Data items:
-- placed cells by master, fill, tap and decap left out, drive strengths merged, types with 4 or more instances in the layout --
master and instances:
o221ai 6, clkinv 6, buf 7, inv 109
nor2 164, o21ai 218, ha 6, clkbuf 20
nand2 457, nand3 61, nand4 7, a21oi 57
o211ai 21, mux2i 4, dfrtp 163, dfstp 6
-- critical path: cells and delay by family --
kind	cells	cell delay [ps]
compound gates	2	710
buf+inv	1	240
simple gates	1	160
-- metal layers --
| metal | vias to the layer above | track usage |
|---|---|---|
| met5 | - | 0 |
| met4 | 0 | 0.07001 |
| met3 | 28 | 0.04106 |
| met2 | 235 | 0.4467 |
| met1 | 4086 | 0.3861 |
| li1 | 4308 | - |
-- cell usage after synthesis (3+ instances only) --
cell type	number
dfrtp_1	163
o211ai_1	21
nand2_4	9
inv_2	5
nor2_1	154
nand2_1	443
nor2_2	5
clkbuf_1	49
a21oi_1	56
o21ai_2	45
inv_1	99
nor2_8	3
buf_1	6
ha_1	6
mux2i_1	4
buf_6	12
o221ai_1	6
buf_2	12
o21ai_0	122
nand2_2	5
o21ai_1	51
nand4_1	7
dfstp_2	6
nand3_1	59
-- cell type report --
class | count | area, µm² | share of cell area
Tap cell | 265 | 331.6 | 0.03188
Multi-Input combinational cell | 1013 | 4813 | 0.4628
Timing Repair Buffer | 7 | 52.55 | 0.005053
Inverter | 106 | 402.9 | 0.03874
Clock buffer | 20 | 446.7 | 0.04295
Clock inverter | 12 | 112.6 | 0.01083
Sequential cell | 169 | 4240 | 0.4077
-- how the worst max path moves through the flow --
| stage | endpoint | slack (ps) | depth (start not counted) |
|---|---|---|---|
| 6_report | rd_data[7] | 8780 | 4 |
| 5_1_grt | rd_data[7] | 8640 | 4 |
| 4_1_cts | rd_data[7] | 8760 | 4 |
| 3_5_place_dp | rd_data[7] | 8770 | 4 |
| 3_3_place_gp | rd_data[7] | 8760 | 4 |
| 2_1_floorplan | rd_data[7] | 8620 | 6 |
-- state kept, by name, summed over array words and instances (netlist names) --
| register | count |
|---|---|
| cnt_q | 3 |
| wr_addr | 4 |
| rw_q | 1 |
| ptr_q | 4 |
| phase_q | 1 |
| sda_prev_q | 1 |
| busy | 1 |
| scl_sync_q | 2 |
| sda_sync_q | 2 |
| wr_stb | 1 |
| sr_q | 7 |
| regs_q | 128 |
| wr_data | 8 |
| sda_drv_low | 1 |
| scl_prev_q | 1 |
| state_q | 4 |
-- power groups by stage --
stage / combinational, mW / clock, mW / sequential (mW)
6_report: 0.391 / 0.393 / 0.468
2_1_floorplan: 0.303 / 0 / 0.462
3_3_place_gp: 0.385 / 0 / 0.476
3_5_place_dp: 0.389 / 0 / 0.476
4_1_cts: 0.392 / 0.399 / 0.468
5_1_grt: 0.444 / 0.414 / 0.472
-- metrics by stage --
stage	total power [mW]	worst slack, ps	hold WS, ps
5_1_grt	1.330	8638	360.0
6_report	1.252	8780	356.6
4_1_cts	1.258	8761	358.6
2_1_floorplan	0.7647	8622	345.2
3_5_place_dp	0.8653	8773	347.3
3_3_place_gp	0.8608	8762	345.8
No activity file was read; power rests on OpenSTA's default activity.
[src/rtl/pipe_reg_pkg.sv]
`default_nettype none
// +----------------------------------------------------------------------+
// | pipe_reg_pkg                                                         |
// | Shared constants and helpers for the pipe_reg_nbit pipeline.         |
// | Rev 1.0                                                              |
// +----------------------------------------------------------------------+
package pipe_reg_pkg;

    localparam int MAX_BUS_WIDTH = 256;

    localparam logic [MAX_BUS_WIDTH-1:0] DEFAULT_RESET_VALUE = '0;

    function automatic int occ_width(input int depth);
        return (depth < 1) ? 1 : $clog2(depth + 1);
    endfunction

    // Narrower words are zero-extended by the caller, which leaves parity unchanged.
    function automatic logic even_parity(input logic [MAX_BUS_WIDTH-1:0] word);
        return ^word;
    endfunction

endpackage
`default_nettype wire

[src/rtl/pipe_reg_stage.sv]
`default_nettype none
// +----------------------------------------------------------------------+
// | pipe_reg_stage                                                       |
// | One handshaked pipeline slot: valid, data and (PIPE_REG_PARITY_EN)   |
// | a stored even-parity bit.  Rev 1.0                                   |
// +----------------------------------------------------------------------+
module pipe_reg_stage
    import pipe_reg_pkg::*;
#(
    parameter int                   BUS_WIDTH   = 8,
    parameter logic [BUS_WIDTH-1:0] RESET_VALUE = '0
) (
    input  logic                 clk,
    input  logic                 reset_n,
    input  logic                 flush,
    input  logic                 adv,
    input  logic                 prev_valid,
    input  logic [BUS_WIDTH-1:0] prev_data,
`ifdef PIPE_REG_PARITY_EN
    input  logic                 prev_parity,
    output logic                 parity,
`endif
    output logic                 valid,
    output logic [BUS_WIDTH-1:0] data
);

    logic                 valid_d;
    logic                 valid_q;
    logic [BUS_WIDTH-1:0] data_d;
    logic [BUS_WIDTH-1:0] data_q;

    always_comb begin
        valid_d = valid_q;
        data_d  = data_q;
        if (flush) begin
            valid_d = 1'b0;
            data_d  = RESET_VALUE;
        end else if (adv) begin
            valid_d = prev_valid;
            // An empty slot moving in never disturbs the held word.
            if (prev_valid) begin
                data_d = prev_data;
            end
        end
    end

    always_ff @(posedge clk) begin
        if (!reset_n) begin
            valid_q <= 1'b0;
            data_q  <= RESET_VALUE;
        end else begin
            valid_q <= valid_d;
            data_q  <= data_d;
        end
    end

    assign valid = valid_q;
    assign data  = data_q;

`ifdef PIPE_REG_PARITY_EN
    localparam logic RESET_PARITY = even_parity(MAX_BUS_WIDTH'(RESET_VALUE));

    logic parity_d;
    logic parity_q;

    always_comb begin
        parity_d = parity_q;
        if (flush) begin
            parity_d = RESET_PARITY;
        end else if (adv && prev_valid) begin
            parity_d = prev_parity;
        end
    end

    always_ff @(posedge clk) begin
        if (!reset_n) begin
            parity_q <= RESET_PARITY;
        end else begin
            parity_q <= parity_d;
        end
    end

    assign parity = parity_q;
`endif

endmodule
`default_nettype wire

[src/rtl/pipe_reg_nbit.sv]
`default_nettype none
// +----------------------------------------------------------------------+
// | pipe_reg_nbit                                                        |
// | DEPTH-stage valid/ready register pipeline with bubble collapsing and |
// | synchronous flush; PIPE_REG_PARITY_EN adds per-word parity.  Rev 1.0 |
// +----------------------------------------------------------------------+
module pipe_reg_nbit
    import pipe_reg_pkg::*;
#(
    parameter int                   BUS_WIDTH   = 8,
    parameter int                   DEPTH       = 2,
    parameter logic [BUS_WIDTH-1:0] RESET_VALUE = BUS_WIDTH'(DEFAULT_RESET_VALUE)
) (
    input  logic                          clk,
    input  logic                          reset_n,
    input  logic                          flush,
    input  logic                          in_valid,
    output logic                          in_ready,
    input  logic [BUS_WIDTH-1:0]          in_data,
    output logic                          out_valid,
    input  logic                          out_ready,
    output logic [BUS_WIDTH-1:0]          out_data,
`ifdef PIPE_REG_PARITY_EN
    output logic                          out_parity_err,
`endif
    output logic [occ_width(DEPTH)-1:0]   occupancy
);

    localparam int OCC_W = occ_width(DEPTH);

    logic [DEPTH-1:0]     v;
    logic [DEPTH-1:0]     adv;
    logic [DEPTH-1:0]     src_valid;
    logic [BUS_WIDTH-1:0] src_data [DEPTH];
    logic [BUS_WIDTH-1:0] d        [DEPTH];
`ifdef PIPE_REG_PARITY_EN
    logic [DEPTH-1:0]     src_parity;
    logic [DEPTH-1:0]     p;
`endif

    generate
        for (genvar i = 0; i < DEPTH; i++) begin : g_stage
            // Unrolled backward chain: a stage moves when any stage from it to
            // the output is empty, or the output is being consumed.
            assign adv[i] = out_ready | ~(&v[DEPTH-1:i]);

            if (i == 0) begin : g_head
                assign src_valid[i] = in_valid;
                assign src_data[i]  = in_data;
`ifdef PIPE_REG_PARITY_EN
                assign src_parity[i] = even_parity(MAX_BUS_WIDTH'(in_data));
`endif
            end else begin : g_body
                assign src_valid[i] = v[i-1];
                assign src_data[i]  = d[i-1];
`ifdef PIPE_REG_PARITY_EN
                assign src_parity[i] = p[i-1];
`endif
            end

            pipe_reg_stage #(
                .BUS_WIDTH   (BUS_WIDTH),
                .RESET_VALUE (RESET_VALUE)
            ) u_stage (
                .clk         (clk),
                .reset_n     (reset_n),
                .flush       (flush),
                .adv         (adv[i]),
                .prev_valid  (src_valid[i]),
                .prev_data   (src_data[i]),
`ifdef PIPE_REG_PARITY_EN
                .prev_parity (src_parity[i]),
                .parity      (p[i]),
`endif
                .valid       (v[i]),
                .data        (d[i])
            );
        end
    endgenerate

    assign in_ready  = adv[0];
    assign out_valid = v[DEPTH-1];
    assign out_data  = d[DEPTH-1];

`ifdef PIPE_REG_PARITY_EN
    assign out_parity_err = out_valid &
                            (even_parity(MAX_BUS_WIDTH'(out_data)) != p[DEPTH-1]);
`endif

    logic             in_fire;
    logic             out_fire;
    logic [OCC_W-1:0] occupancy_d;
    logic [OCC_W-1:0] occupancy_q;

    assign in_fire  = in_valid & in_ready;
    assign out_fire = out_valid & out_ready;

    // Shifts conserve words, so tracking entries and exits equals popcount(v).
    always_comb begin
        occupancy_d = occupancy_q + OCC_W'(in_fire) - OCC_W'(out_fire);
        if (flush) begin
            occupancy_d = '0;
        end
    end

    always_ff @(posedge clk) begin
        if (!reset_n) begin
            occupancy_q <= '0;
        end else begin
            occupancy_q <= occupancy_d;
        end
    end

    assign occupancy = occupancy_q;

endmodule
`default_nettype wire
**src/rtl/s13207_seq_pkg.sv**
```systemverilog
// ---------------------------------------------------------------------------
// s13207_seq_pkg
// Shared types and constants for the s13207 g9297 select sequencer:
//   - state_t       : sequencer state encoding
//   - CTL_BANK0/1/2 : {g86,g83,g80,g52} patterns for cone banks 0..2
//   - EN_ACTIVE/IDLE: {g44,g41,g45,g42,g55} patterns while scanning / idle
//   - ctl_for_mode(): bank select to ctl pattern lookup
// ---------------------------------------------------------------------------
package s13207_seq_pkg;

    typedef enum logic [2:0] {
        ST_IDLE   = 3'd0,
        ST_SETUP  = 3'd1,
        ST_SETTLE = 3'd2,
        ST_SAMPLE = 3'd3,
        ST_DONE   = 3'd4
    } state_t;

    localparam logic [3:0] CTL_BANK0     = 4'b0010;
    localparam logic [3:0] CTL_BANK1     = 4'b0000;
    localparam logic [3:0] CTL_BANK2     = 4'b1111;
    localparam logic [3:0] CTL_IDLE      = 4'b0000;

    localparam logic [4:0] EN_ACTIVE     = 5'b10000;
    localparam logic [4:0] EN_IDLE       = 5'b00000;

    localparam logic [1:0] MODE_RESERVED = 2'd3;

    // Mode 3 is reserved and never reaches this lookup during a scan;
    // it maps to the idle pattern so the function is total.
    function automatic logic [3:0] ctl_for_mode(input logic [1:0] m);
        logic [3:0] v;
        case (m)
            2'd0:    v = CTL_BANK0;
            2'd1:    v = CTL_BANK1;
            2'd2:    v = CTL_BANK2;
            default: v = CTL_IDLE;
        endcase
        return v;
    endfunction

endpackage

```
**src/rtl/s13207_next_code.sv**
```systemverilog
// ---------------------------------------------------------------------------
// s13207_next_code
// Combinational priority search: lowest set mask bit strictly above the
// current code. With i_first = 1 every bit is eligible, which is the
// "current = -1" case used to pick the first code of a scan.
// Ports:
//   i_mask  [15:0] code-enable mask
//   i_cur   [3:0]  current code
//   i_first        search from below code 0
//   o_found        a candidate exists
//   o_next  [3:0]  the candidate (0 when none)
// ---------------------------------------------------------------------------
module s13207_next_code
    import s13207_seq_pkg::*;
(
    input  logic [15:0] i_mask,
    input  logic [3:0]  i_cur,
    input  logic        i_first,
    output logic        o_found,
    output logic [3:0]  o_next
);

    logic [15:0] w_eligible;
    logic [15:0] w_onehot;

    // Keep only mask bits above the current code (or all of them on first pick)
    always_comb begin
        w_eligible = 16'h0000;
        for (int i = 0; i < 16; i++) begin
            w_eligible[i] = i_mask[i] & (i_first | (4'(i) > i_cur));
        end
    end

    // Isolate the lowest eligible bit and encode it
    always_comb begin
        w_onehot = w_eligible & (~w_eligible + 16'd1);
        o_found  = |w_eligible;
        o_next   = 4'd0;
        for (int i = 0; i < 16; i++) begin
            o_next = o_next | ({4{w_onehot[i]}} & 4'(i));
        end
    end

endmodule

```
**src/rtl/s13207_sel_sequencer.sv**
```systemverilog
// ---------------------------------------------------------------------------
// s13207_sel_sequencer
// Walks the g9297 cone through the masked 4-bit select codes, lets each code
// settle for SETTLE_CYCLES cycles and captures the cone output into result.
// Ports:
//   CK, RST          clock, asynchronous active-high reset
//   start, abort     host scan request / cancel (abort wins)
//   mode [1:0]       cone bank (3 reserved -> err pulse)
//   sel_mask [15:0]  codes to visit, latched on start acceptance
//   obs_in           g9297 value, captured at the end of SAMPLE
//   sel, ctl, en_grp, g62_drv   static cone drives (registered)
//   busy, done, err, aborted    host handshake (registered)
//   result [15:0], count [4:0]  capture word and number of samples
// ---------------------------------------------------------------------------
module s13207_sel_sequencer
    import s13207_seq_pkg::*;
#(
    parameter int SETTLE_CYCLES = 2
)
(
    input  logic        CK,
    input  logic        RST,
    input  logic        start,
    input  logic        abort,
    input  logic [1:0]  mode,
    input  logic [15:0] sel_mask,
    input  logic        obs_in,
    output logic [3:0]  sel,
    output logic [3:0]  ctl,
    output logic [4:0]  en_grp,
    output logic        g62_drv,
    output logic        busy,
    output logic        done,
    output logic        err,
    output logic        aborted,
    output logic [15:0] result,
    output logic [4:0]  count
);

    // SETUP loads SETTLE_CYCLES-1 so SETTLE lasts exactly SETTLE_CYCLES cycles
    localparam logic [3:0] SETTLE_LOAD = (SETTLE_CYCLES > 0) ? 4'(SETTLE_CYCLES - 1) : 4'd0;
    localparam bit         SKIP_SETTLE = (SETTLE_CYCLES == 0);

    state_t      r_state;
    logic [15:0] r_mask;
    logic [1:0]  r_mode;
    logic [3:0]  r_settle;
    logic [3:0]  r_sel;
    logic [3:0]  r_ctl;
    logic [4:0]  r_en_grp;
    logic        r_g62;
    logic        r_busy;
    logic        r_done;
    logic        r_err;
    logic        r_aborted;
    logic [15:0] r_result;
    logic [4:0]  r_count;

    logic [15:0] w_src_mask;
    logic        w_first;
    logic        w_found;
    logic [3:0]  w_next;

    // In IDLE the search runs on the live mask from below code 0; otherwise
    // it continues from the current code in the latched mask.
    always_comb begin
        if (r_state == ST_IDLE) begin
            w_src_mask = sel_mask;
            w_first    = 1'b1;
        end else begin
            w_src_mask = r_mask;
            w_first    = 1'b0;
        end
    end

    s13207_next_code u_next_code (
        .i_mask  (w_src_mask),
        .i_cur   (r_sel),
        .i_first (w_first),
        .o_found (w_found),
        .o_next  (w_next)
    );

    // Sequencer state machine with all outputs registered
    always_ff @(posedge CK or posedge RST) begin
        if (RST) begin
            r_state   <= ST_IDLE;
            r_mask    <= 16'h0000;
            r_mode    <= 2'd0;
            r_settle  <= 4'd0;
            r_sel     <= 4'd0;
            r_ctl     <= CTL_IDLE;
            r_en_grp  <= EN_IDLE;
            r_g62     <= 1'b0;
            r_busy    <= 1'b0;
            r_done    <= 1'b0;
            r_err     <= 1'b0;
            r_aborted <= 1'b0;
            r_result  <= 16'h0000;
            r_count   <= 5'd0;
        end else begin
            r_done    <= 1'b0;
            r_err     <= 1'b0;
            r_aborted <= 1'b0;
            if (abort && (r_state != ST_IDLE)) begin
                r_state   <= ST_IDLE;
                r_settle  <= 4'd0;
                r_sel     <= 4'd0;
                r_ctl     <= CTL_IDLE;
                r_en_grp  <= EN_IDLE;
                r_g62     <= 1'b0;
                r_busy    <= 1'b0;
                r_aborted <= 1'b1;
                r_result  <= 16'h0000;
                r_count   <= 5'd0;
            end else begin
                case (r_state)
                    ST_IDLE: begin
                        // abort held with start in IDLE suppresses the request silently
                        if (start && !abort) begin
                            if (mode == MODE_RESERVED) begin
                                r_err <= 1'b1;
                            end else begin
                                r_mode   <= mode;
                                r_mask   <= sel_mask;
                                r_result <= 16'h0000;
                                r_count  <= 5'd0;
                                r_busy   <= 1'b1;
                                if (w_found) begin
                                    r_state  <= ST_SETUP;
                                    r_sel    <= w_next;
                                    r_ctl    <= ctl_for_mode(mode);
                                    r_en_grp <= EN_ACTIVE;
                                    r_g62    <= 1'b1;
                                end else begin
                                    r_state <= ST_DONE;
                                    r_done  <= 1'b1;
                                end
                            end
                        end
                    end
                    ST_SETUP: begin
                        if (SKIP_SETTLE) begin
                            r_state <= ST_SAMPLE;
                        end else begin
                            r_state  <= ST_SETTLE;
                            r_settle <= SETTLE_LOAD;
                        end
                    end
                    ST_SETTLE: begin
                        if (r_settle == 4'd0) begin
                            r_state <= ST_SAMPLE;
                        end else begin
                            r_settle <= r_settle - 4'd1;
                        end
                    end
                    ST_SAMPLE: begin
                        r_result[r_sel] <= obs_in;
                        r_count         <= r_count + 5'd1;
                        if (w_found) begin
                            r_state <= ST_SETUP;
                            r_sel   <= w_next;
                            r_ctl   <= ctl_for_mode(r_mode);
                        end else begin
                            r_state  <= ST_DONE;
                            r_sel    <= 4'd0;
                            r_ctl    <= CTL_IDLE;
                            r_en_grp <= EN_IDLE;
                            r_g62    <= 1'b0;
                            r_done   <= 1'b1;
                        end
                    end
                    ST_DONE: begin
                        r_state <= ST_IDLE;
                        r_busy  <= 1'b0;
                    end
                    default: begin
                        r_state  <= ST_IDLE;
                        r_sel    <= 4'd0;
                        r_ctl    <= CTL_IDLE;
                        r_en_grp <= EN_IDLE;
                        r_g62    <= 1'b0;
                        r_busy   <= 1'b0;
                    end
                endcase
            end
        end
    end

    assign sel     = r_sel;
    assign ctl     = r_ctl;
    assign en_grp  = r_en_grp;
    assign g62_drv = r_g62;
    assign busy    = r_busy;
    assign done    = r_done;
    assign err     = r_err;
    assign aborted = r_aborted;
    assign result  = r_result;
    assign count   = r_count;

endmodule
```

- YOUR TASK: Find every line in the records above that contains the word "path", and copy each one.

- EXERCISE OUTPUT:
-- critical path: cells and delay by family --
-- how the worst max path moves through the flow --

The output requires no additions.